Aim of the task
Which lines of the data below hold "setup"? Copy each of them.

Records for processing
________________________

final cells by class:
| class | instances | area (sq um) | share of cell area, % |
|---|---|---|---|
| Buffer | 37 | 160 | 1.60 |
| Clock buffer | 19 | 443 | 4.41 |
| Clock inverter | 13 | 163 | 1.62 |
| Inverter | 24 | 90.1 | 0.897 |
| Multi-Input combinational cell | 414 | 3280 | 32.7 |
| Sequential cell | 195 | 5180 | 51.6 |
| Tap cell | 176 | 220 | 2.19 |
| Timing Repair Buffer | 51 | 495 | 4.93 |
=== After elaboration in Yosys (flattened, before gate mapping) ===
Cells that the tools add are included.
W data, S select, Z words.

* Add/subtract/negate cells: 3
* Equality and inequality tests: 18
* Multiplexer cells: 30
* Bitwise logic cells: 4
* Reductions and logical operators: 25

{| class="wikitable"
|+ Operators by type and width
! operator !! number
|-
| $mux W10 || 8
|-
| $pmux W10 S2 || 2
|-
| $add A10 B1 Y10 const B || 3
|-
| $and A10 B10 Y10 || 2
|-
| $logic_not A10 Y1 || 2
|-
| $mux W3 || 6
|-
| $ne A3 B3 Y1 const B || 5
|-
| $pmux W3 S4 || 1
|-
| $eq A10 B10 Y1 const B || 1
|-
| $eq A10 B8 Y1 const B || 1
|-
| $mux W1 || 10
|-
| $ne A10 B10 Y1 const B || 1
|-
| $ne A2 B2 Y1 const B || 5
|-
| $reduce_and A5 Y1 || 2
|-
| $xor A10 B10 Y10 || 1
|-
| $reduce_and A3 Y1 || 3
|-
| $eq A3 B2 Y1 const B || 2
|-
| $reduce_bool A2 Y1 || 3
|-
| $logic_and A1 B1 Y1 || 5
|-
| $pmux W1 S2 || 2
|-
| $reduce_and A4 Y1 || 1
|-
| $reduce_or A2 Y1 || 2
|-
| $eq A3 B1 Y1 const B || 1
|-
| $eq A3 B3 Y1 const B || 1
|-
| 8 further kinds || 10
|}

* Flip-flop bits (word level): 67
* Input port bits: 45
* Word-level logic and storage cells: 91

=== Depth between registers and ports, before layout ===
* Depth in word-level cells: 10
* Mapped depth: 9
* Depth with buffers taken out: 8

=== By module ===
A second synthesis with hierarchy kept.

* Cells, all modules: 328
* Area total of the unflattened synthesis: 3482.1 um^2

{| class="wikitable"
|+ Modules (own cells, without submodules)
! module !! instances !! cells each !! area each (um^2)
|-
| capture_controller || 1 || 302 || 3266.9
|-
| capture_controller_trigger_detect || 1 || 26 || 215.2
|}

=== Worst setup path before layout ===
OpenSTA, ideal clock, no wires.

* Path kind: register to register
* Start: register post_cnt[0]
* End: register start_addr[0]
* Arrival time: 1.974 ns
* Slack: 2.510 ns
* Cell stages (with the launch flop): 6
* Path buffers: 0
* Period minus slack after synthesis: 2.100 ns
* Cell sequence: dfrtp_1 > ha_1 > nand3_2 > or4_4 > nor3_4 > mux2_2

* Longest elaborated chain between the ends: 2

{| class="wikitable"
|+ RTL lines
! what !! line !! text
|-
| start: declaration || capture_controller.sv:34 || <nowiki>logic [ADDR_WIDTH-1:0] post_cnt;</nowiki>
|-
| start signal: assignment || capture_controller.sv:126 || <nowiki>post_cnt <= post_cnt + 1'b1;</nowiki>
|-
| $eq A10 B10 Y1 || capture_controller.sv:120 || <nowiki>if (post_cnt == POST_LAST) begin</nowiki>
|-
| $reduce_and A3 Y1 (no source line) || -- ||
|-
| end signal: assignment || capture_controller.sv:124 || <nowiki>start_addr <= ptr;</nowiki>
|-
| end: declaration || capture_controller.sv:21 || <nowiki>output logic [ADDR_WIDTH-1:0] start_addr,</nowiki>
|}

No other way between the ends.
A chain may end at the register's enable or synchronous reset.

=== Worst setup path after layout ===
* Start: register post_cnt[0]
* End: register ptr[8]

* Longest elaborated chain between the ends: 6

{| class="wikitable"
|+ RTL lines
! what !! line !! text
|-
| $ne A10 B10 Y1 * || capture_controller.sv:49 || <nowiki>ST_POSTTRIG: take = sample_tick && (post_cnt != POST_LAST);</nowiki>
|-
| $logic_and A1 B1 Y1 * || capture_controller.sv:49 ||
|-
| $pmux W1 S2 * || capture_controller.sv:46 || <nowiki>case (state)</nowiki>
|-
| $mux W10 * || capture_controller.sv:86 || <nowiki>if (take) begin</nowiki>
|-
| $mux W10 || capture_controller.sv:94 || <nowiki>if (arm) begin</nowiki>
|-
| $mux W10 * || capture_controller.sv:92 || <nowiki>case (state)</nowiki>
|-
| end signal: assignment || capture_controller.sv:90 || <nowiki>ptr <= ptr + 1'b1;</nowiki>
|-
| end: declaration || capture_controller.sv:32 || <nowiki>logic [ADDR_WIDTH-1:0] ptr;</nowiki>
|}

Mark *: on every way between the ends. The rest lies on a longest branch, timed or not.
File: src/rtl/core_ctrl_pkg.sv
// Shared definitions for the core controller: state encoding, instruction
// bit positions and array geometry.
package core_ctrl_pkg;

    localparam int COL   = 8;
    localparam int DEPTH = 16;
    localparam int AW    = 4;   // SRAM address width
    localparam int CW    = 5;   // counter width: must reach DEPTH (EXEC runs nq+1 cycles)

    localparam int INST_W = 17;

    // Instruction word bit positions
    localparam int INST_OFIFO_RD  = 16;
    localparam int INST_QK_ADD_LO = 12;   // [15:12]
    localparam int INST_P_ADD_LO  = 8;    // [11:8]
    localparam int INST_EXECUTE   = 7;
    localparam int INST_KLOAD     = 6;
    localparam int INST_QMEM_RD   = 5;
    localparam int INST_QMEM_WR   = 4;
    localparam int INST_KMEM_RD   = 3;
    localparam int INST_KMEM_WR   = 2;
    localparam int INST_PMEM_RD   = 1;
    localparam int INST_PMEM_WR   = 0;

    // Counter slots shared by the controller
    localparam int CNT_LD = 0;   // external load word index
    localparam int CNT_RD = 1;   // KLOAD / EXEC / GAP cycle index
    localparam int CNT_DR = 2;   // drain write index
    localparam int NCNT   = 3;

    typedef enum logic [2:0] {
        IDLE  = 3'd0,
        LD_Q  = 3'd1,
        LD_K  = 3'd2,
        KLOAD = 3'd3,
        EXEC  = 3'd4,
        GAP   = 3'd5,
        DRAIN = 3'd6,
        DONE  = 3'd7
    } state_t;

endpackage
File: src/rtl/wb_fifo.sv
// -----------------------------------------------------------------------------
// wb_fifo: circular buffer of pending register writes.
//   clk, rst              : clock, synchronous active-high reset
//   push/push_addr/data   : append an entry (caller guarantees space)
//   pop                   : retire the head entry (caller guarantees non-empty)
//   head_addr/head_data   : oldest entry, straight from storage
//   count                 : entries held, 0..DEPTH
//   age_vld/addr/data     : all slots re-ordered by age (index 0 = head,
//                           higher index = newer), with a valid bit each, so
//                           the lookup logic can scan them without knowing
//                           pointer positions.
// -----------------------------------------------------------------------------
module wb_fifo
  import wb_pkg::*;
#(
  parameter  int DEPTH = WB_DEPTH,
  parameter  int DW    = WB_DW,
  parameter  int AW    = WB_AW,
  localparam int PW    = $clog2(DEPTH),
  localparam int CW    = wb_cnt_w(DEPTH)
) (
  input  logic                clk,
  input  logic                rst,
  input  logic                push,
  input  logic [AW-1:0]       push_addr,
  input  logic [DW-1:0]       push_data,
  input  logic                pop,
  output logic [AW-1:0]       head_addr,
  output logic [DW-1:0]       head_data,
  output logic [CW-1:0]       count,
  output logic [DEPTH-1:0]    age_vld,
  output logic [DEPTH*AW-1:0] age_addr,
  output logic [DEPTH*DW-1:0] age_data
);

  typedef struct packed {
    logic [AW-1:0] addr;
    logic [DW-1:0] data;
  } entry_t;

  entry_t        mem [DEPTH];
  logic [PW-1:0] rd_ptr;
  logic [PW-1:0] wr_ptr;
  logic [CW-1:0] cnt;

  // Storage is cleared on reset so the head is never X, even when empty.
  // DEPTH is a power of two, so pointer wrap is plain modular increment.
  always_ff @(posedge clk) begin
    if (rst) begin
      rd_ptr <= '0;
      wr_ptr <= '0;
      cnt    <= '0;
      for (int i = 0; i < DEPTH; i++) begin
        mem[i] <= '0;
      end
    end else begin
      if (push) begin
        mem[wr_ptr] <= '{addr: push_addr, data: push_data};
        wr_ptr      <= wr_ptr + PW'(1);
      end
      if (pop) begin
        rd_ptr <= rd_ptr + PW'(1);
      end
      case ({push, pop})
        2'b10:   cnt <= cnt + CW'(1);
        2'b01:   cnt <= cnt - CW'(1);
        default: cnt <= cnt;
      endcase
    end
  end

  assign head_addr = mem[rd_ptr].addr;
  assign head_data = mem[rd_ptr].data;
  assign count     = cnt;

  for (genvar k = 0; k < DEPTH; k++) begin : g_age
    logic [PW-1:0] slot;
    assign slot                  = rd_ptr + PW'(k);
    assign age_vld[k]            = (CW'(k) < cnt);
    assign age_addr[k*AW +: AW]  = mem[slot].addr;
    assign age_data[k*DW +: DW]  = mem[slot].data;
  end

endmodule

________________________

Result below
=== Worst setup path before layout ===
=== Worst setup path after layout ===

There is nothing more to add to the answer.